[Dataset entries]
====

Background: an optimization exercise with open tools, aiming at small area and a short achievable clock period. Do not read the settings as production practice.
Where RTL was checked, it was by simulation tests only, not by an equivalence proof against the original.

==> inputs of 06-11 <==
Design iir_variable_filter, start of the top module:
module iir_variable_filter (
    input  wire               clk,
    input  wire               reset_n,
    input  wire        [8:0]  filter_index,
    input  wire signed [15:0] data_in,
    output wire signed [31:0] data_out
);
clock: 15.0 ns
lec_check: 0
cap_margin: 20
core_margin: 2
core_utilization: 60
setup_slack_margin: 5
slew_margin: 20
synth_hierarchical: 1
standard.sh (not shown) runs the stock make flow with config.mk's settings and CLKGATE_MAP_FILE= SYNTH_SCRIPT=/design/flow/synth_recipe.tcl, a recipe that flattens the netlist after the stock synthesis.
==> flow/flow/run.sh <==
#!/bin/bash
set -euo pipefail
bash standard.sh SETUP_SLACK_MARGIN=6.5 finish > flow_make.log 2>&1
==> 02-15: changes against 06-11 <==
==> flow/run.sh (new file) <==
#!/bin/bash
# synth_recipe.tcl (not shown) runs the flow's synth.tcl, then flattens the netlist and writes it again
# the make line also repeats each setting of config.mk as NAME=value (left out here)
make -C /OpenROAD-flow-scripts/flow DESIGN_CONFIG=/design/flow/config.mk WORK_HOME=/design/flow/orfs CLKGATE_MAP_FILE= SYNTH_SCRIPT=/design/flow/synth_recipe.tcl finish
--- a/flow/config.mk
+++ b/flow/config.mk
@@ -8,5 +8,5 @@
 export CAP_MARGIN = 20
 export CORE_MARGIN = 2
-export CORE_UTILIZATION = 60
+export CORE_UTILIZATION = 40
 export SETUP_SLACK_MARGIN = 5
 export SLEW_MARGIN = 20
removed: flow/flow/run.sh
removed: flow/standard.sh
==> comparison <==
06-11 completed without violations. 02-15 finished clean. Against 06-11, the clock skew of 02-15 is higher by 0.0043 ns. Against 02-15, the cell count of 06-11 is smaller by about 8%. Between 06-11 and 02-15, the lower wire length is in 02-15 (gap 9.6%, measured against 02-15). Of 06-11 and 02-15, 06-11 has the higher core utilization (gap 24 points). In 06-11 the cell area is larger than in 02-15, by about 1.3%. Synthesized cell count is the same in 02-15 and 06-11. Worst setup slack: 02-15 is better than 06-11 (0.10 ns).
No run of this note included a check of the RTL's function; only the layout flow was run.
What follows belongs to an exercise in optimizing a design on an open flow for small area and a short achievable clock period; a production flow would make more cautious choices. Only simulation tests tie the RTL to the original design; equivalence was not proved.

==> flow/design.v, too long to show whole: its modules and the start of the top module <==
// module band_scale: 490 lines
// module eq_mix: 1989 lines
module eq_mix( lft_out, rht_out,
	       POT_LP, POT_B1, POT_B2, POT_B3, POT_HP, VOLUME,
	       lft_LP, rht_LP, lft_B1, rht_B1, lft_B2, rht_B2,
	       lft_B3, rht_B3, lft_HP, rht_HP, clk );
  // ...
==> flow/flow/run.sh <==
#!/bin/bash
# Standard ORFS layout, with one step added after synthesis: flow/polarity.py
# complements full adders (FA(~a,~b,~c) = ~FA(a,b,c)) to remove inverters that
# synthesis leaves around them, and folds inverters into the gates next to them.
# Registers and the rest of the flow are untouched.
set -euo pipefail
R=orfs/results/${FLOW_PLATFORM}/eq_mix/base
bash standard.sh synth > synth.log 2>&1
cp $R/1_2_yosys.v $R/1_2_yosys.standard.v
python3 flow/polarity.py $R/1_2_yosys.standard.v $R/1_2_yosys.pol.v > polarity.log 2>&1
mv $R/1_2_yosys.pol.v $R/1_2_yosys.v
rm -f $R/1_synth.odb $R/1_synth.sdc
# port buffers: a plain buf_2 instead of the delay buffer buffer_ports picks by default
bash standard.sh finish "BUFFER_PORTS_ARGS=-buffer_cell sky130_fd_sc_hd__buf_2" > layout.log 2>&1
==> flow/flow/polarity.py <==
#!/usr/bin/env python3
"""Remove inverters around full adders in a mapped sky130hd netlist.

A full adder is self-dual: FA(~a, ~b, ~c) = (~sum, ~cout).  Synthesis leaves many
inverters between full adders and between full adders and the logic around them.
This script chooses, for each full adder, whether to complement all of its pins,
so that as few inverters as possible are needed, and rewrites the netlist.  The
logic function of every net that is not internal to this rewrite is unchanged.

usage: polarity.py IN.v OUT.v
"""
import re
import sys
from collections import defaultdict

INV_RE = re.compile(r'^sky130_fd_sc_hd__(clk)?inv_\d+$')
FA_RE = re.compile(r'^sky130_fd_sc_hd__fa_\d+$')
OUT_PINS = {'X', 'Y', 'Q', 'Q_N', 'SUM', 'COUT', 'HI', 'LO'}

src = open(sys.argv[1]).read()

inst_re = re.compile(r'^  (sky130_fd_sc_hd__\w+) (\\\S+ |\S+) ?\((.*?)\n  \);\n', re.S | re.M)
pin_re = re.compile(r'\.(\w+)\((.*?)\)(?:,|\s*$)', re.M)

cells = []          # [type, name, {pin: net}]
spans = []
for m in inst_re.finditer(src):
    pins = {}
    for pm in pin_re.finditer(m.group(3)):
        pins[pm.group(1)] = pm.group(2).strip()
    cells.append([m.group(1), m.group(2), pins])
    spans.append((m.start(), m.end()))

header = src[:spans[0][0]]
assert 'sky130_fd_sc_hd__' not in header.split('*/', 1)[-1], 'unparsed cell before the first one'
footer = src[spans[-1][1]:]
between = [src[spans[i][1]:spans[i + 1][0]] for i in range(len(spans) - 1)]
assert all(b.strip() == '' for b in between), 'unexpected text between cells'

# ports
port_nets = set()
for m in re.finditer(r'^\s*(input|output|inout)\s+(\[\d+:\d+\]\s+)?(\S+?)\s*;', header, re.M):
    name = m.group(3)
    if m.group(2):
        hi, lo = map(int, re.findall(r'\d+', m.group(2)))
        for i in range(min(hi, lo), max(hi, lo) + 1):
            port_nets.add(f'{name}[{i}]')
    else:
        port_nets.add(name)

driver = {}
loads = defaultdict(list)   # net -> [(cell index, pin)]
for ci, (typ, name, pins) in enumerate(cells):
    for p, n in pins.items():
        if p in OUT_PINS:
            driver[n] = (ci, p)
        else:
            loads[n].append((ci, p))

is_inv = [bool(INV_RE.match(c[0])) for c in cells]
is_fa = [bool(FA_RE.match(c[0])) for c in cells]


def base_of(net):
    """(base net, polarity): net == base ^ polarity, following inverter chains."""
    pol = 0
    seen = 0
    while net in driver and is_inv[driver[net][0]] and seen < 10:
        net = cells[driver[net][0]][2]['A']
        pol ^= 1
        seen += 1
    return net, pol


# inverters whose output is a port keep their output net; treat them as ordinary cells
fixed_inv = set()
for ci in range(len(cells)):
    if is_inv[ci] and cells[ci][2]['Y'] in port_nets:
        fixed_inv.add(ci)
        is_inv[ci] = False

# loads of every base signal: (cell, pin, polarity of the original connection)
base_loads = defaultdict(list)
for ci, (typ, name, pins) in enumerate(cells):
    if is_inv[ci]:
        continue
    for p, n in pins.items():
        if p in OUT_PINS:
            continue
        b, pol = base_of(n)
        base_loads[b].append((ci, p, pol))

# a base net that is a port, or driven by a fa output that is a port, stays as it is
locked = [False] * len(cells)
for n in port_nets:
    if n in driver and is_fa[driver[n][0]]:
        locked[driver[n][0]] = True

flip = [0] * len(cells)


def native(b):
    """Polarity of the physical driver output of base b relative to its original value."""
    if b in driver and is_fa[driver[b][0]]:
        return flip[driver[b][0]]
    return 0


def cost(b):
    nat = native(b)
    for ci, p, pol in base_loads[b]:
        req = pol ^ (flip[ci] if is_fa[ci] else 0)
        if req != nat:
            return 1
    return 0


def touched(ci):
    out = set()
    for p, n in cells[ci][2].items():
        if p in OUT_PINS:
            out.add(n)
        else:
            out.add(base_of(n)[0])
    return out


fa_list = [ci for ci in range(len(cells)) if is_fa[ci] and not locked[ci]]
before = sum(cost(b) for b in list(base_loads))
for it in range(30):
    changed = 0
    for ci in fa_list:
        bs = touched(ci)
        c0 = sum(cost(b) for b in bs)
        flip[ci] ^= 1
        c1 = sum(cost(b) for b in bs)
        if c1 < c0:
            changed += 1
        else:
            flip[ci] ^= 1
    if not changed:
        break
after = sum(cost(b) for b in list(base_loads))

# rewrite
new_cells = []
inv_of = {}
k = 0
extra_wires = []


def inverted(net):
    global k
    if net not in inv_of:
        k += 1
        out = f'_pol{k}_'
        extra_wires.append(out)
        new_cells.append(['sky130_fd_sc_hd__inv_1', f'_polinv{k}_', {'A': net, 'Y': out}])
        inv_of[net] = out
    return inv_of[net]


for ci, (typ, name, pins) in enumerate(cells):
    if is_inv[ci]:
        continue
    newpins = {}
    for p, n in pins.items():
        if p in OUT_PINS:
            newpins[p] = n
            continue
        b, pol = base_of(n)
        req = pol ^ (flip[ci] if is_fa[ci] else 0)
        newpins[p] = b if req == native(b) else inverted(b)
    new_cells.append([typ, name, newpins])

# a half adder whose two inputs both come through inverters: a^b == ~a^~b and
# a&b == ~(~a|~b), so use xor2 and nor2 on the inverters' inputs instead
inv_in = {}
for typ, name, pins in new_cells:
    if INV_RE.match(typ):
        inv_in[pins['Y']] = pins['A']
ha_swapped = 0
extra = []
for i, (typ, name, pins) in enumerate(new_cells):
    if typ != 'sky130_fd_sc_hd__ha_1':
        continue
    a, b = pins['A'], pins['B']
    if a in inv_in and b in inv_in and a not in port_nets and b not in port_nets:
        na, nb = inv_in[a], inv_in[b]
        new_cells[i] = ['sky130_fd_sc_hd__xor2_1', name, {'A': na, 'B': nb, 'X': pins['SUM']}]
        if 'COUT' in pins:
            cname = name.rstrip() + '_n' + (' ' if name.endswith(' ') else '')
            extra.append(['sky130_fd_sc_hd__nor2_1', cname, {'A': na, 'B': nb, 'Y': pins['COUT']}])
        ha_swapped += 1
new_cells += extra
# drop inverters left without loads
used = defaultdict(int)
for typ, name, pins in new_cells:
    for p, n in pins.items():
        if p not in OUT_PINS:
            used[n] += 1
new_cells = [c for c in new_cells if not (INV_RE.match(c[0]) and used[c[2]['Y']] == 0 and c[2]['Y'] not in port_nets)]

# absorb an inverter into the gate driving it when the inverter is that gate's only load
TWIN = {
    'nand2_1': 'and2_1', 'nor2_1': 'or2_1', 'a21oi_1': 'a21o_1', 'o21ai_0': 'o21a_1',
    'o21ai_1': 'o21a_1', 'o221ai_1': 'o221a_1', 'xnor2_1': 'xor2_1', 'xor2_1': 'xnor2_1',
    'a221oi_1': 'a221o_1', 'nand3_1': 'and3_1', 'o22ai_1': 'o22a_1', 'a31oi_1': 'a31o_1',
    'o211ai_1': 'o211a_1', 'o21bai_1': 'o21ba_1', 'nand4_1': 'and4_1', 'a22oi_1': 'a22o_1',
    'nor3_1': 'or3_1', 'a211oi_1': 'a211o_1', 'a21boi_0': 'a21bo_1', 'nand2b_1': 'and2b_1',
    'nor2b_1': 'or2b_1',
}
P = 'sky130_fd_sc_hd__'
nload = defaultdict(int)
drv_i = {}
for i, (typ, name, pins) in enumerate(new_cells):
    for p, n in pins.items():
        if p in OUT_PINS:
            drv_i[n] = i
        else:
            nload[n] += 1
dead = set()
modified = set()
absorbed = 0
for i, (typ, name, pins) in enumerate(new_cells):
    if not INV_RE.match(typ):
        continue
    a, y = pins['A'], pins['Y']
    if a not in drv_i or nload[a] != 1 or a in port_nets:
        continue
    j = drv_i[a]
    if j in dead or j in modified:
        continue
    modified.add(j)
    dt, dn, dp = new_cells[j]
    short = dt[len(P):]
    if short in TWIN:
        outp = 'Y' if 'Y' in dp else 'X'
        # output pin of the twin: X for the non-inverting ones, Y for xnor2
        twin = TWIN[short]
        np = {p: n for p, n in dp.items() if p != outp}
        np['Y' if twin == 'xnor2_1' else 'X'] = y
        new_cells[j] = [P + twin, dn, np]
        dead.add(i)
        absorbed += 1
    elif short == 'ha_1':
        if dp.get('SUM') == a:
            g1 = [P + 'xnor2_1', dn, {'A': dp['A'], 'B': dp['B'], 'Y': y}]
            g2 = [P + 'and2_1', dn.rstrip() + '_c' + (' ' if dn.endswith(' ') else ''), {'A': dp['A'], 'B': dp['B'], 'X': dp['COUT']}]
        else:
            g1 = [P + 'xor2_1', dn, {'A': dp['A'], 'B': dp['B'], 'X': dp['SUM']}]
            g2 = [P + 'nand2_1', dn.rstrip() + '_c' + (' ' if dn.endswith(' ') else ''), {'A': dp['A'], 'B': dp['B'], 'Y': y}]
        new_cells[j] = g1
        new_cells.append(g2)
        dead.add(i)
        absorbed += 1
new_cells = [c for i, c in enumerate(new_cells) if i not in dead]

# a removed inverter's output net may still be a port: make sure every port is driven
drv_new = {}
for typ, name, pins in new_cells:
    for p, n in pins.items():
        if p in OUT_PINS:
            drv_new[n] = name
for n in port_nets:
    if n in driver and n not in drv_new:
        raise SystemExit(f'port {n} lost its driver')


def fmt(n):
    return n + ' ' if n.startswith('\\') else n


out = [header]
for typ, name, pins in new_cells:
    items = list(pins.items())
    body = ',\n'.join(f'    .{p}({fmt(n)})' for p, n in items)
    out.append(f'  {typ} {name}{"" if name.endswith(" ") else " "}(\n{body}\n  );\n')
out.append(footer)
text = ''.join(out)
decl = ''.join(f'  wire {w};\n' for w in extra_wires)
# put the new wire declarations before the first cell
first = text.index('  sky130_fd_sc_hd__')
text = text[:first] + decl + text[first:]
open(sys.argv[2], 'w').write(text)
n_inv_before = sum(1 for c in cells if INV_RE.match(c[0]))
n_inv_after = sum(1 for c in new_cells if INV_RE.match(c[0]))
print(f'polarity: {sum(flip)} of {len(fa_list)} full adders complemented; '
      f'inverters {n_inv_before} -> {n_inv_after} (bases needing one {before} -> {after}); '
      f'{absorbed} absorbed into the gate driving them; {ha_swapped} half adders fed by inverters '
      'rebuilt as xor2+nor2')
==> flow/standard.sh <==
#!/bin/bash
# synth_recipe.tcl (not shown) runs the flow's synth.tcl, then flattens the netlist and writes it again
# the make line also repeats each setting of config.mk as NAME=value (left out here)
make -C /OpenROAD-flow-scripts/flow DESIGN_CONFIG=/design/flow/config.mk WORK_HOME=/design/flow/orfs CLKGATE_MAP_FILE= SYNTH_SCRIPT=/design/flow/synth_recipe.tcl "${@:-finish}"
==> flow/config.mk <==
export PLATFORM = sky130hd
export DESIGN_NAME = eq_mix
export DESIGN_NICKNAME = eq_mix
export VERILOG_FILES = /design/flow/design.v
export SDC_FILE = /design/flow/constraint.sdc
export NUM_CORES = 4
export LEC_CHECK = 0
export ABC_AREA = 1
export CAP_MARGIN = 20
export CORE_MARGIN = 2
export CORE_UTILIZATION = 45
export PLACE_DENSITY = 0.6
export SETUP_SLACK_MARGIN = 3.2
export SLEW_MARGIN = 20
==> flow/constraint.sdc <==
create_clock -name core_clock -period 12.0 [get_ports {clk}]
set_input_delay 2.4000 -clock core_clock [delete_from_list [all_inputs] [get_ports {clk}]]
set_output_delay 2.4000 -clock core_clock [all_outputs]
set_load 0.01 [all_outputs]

====

§ REQUIRED WORK
Given the records above, reproduce precisely and only the lines between the line holding "#!/usr/bin/env python3" and the line holding "This script chooses, for", inclusive.

§ RESPONSE
#!/usr/bin/env python3
"""Remove inverters around full adders in a mapped sky130hd netlist.

A full adder is self-dual: FA(~a, ~b, ~c) = (~sum, ~cout).  Synthesis leaves many
inverters between full adders and between full adders and the logic around them.
This script chooses, for each full adder, whether to complement all of its pins,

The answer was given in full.